Der Inhaber bzw. die Inhaberin eines Hallenbades, künstlichen Freibades, Warmsprudelbeckenbades, einer Sauna-Anlage, eines Warmluft- oder Dampfbades oder eines Kleinbadeteiches hat dafür zu sorgen, daß während der Betriebszeiten eine Person erreichbar ist, die mit der Wahrnehmung des Schutzes der Gesundheit der Badegäste oder der Gäste der Sauna-Anlage oder des Warmluft- oder Dampfbades, insbesondere in hygienischer Hinsicht, betraut ist und die entsprechenden Kenntnisse aufweist.
Der Inhaber bzw. die Inhaberin eines Hallenbades, künstlichen Freibades, Warmsprudelbeckenbades oder Kleinbadeteiches hat einmal jährlich ein wasserhygienisches Gutachten über die Beschaffenheit des Beckenwassers bzw. Wassers des Kleinbadeteiches sowie über die Beschaffenheit des Wasch- und Brausewassers, wenn dieses nicht aus einer öffentlichen Trinkwasserversorgung entnommen wird, durch einen/eine Sachverständigen/Sachverständige der Hygiene einzuholen und der Behörde zu übermitteln.
Als Sachverständiger/Sachverständige der Hygiene sind Amtsärzte/innen, Hygieneinstitute von österreichischen Universitäten oder Gebietskörperschaften, bundesstaatliche bakteriologisch-serologische Untersuchungsanstalten oder gleichartige Anstalten, die unter der Leitung eines Facharztes/einer Fachärztin für Hygiene und Mikrobiologie stehen, oder gleichqualifizierte Einrichtungen anderer Vertragsparteien des Abkommens über den Europäischen Wirtschaftsraum heranzuziehen.

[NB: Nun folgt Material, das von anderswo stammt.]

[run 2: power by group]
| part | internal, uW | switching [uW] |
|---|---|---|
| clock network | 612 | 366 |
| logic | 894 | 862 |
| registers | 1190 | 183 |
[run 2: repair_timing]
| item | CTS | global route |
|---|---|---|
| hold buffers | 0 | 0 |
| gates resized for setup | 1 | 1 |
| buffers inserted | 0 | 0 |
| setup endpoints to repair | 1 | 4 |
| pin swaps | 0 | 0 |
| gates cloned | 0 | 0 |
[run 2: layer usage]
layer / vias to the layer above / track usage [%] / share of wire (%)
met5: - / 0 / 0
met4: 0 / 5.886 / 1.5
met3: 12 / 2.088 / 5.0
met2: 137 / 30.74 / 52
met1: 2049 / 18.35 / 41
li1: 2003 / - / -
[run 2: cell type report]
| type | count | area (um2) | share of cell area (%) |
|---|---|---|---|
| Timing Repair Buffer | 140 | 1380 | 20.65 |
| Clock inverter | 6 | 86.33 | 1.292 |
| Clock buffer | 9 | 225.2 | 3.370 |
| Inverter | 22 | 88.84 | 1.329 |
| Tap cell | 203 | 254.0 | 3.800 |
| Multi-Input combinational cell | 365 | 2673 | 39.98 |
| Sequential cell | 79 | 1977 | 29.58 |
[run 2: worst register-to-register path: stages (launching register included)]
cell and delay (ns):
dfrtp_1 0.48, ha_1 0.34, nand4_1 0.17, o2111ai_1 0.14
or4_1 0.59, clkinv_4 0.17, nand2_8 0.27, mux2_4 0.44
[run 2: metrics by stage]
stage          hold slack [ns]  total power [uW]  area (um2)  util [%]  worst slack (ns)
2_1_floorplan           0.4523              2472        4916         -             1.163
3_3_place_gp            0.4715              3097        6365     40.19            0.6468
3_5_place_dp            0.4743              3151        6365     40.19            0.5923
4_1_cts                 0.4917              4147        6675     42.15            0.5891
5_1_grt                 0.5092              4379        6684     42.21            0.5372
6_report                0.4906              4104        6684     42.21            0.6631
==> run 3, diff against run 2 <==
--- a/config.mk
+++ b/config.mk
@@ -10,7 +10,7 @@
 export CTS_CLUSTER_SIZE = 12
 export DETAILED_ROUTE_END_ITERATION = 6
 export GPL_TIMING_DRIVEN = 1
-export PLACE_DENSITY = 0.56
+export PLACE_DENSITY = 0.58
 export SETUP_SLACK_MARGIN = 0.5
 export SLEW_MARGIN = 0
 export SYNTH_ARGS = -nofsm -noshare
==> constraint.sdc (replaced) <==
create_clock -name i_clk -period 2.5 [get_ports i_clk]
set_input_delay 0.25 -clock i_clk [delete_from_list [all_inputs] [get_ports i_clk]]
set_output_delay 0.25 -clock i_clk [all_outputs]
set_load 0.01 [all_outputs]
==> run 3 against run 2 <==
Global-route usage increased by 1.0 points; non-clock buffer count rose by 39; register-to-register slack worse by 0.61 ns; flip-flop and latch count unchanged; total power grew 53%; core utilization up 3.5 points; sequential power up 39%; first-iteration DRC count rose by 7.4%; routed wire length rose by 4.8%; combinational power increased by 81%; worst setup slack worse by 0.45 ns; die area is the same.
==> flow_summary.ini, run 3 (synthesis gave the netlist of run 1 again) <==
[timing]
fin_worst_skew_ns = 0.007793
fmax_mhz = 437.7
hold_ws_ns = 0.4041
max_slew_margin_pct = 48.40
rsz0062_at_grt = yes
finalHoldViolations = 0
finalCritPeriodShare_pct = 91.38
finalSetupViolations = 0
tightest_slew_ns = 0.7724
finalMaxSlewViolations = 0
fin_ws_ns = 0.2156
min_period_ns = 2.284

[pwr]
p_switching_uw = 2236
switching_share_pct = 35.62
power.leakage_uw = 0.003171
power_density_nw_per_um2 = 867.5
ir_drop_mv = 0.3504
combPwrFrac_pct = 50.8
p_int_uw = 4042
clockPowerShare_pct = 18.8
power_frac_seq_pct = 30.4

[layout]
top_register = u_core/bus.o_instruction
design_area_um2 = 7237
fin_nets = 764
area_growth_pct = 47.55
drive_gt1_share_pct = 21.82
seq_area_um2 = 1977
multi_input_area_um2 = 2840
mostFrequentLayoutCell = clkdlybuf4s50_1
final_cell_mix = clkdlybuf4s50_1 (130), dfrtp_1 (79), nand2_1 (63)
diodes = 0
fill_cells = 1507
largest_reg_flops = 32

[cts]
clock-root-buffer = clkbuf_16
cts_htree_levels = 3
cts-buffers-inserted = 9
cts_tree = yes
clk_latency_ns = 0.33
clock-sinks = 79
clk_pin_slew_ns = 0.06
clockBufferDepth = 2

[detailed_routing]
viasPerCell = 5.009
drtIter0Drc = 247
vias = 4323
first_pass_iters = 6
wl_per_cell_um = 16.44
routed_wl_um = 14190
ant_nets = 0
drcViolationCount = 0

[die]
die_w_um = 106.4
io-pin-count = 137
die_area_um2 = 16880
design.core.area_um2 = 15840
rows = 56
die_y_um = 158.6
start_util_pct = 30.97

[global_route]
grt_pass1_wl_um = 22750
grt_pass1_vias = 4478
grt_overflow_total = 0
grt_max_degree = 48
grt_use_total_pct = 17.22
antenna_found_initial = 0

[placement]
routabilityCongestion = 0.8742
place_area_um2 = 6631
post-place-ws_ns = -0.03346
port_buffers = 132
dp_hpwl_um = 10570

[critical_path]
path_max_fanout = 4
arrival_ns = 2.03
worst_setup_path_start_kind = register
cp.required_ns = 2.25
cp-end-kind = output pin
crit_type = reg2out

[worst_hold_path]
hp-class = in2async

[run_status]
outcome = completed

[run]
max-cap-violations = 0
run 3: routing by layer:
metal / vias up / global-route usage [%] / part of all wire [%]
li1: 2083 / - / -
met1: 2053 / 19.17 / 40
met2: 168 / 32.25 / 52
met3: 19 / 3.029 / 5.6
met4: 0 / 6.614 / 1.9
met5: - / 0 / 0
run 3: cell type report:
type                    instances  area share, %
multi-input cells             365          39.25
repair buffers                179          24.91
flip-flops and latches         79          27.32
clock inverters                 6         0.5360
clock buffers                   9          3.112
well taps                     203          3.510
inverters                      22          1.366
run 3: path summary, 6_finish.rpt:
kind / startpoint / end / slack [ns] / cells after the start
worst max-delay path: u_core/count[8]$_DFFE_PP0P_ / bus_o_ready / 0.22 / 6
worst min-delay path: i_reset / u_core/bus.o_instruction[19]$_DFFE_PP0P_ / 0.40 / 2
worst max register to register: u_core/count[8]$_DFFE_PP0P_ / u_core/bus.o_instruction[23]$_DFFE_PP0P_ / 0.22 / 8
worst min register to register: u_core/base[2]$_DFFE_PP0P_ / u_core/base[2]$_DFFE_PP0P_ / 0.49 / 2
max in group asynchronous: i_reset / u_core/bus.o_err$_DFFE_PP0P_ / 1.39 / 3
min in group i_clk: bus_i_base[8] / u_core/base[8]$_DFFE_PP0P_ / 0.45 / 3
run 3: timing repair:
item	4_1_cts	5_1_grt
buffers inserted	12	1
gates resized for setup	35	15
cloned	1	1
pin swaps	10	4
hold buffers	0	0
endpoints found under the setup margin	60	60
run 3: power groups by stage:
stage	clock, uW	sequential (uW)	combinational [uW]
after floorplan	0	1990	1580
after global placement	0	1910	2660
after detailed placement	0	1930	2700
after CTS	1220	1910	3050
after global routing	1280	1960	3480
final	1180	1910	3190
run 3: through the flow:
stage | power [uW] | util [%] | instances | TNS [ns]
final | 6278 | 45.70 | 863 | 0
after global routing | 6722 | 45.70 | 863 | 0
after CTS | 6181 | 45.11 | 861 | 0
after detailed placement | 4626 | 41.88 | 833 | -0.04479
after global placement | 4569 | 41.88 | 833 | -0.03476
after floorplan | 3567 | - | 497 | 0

Die für die Erstellung des wasserhygienischen Gutachtens erforderlichen Proben sind vom Sachverständigen bzw. der Sachverständigen oder von einer beauftragten dafür hinreichend qualifizierten Person zu entnehmen. Die Probenentnahme hat unangemeldet während der Betriebszeiten zu erfolgen. Den Sachverständigen bzw. der Sachverständigen oder beauftragten Personen ist das Betreten der Bäder und Kleinbadeteich-Anlagen sowie die Probenentnahme zu gestatten.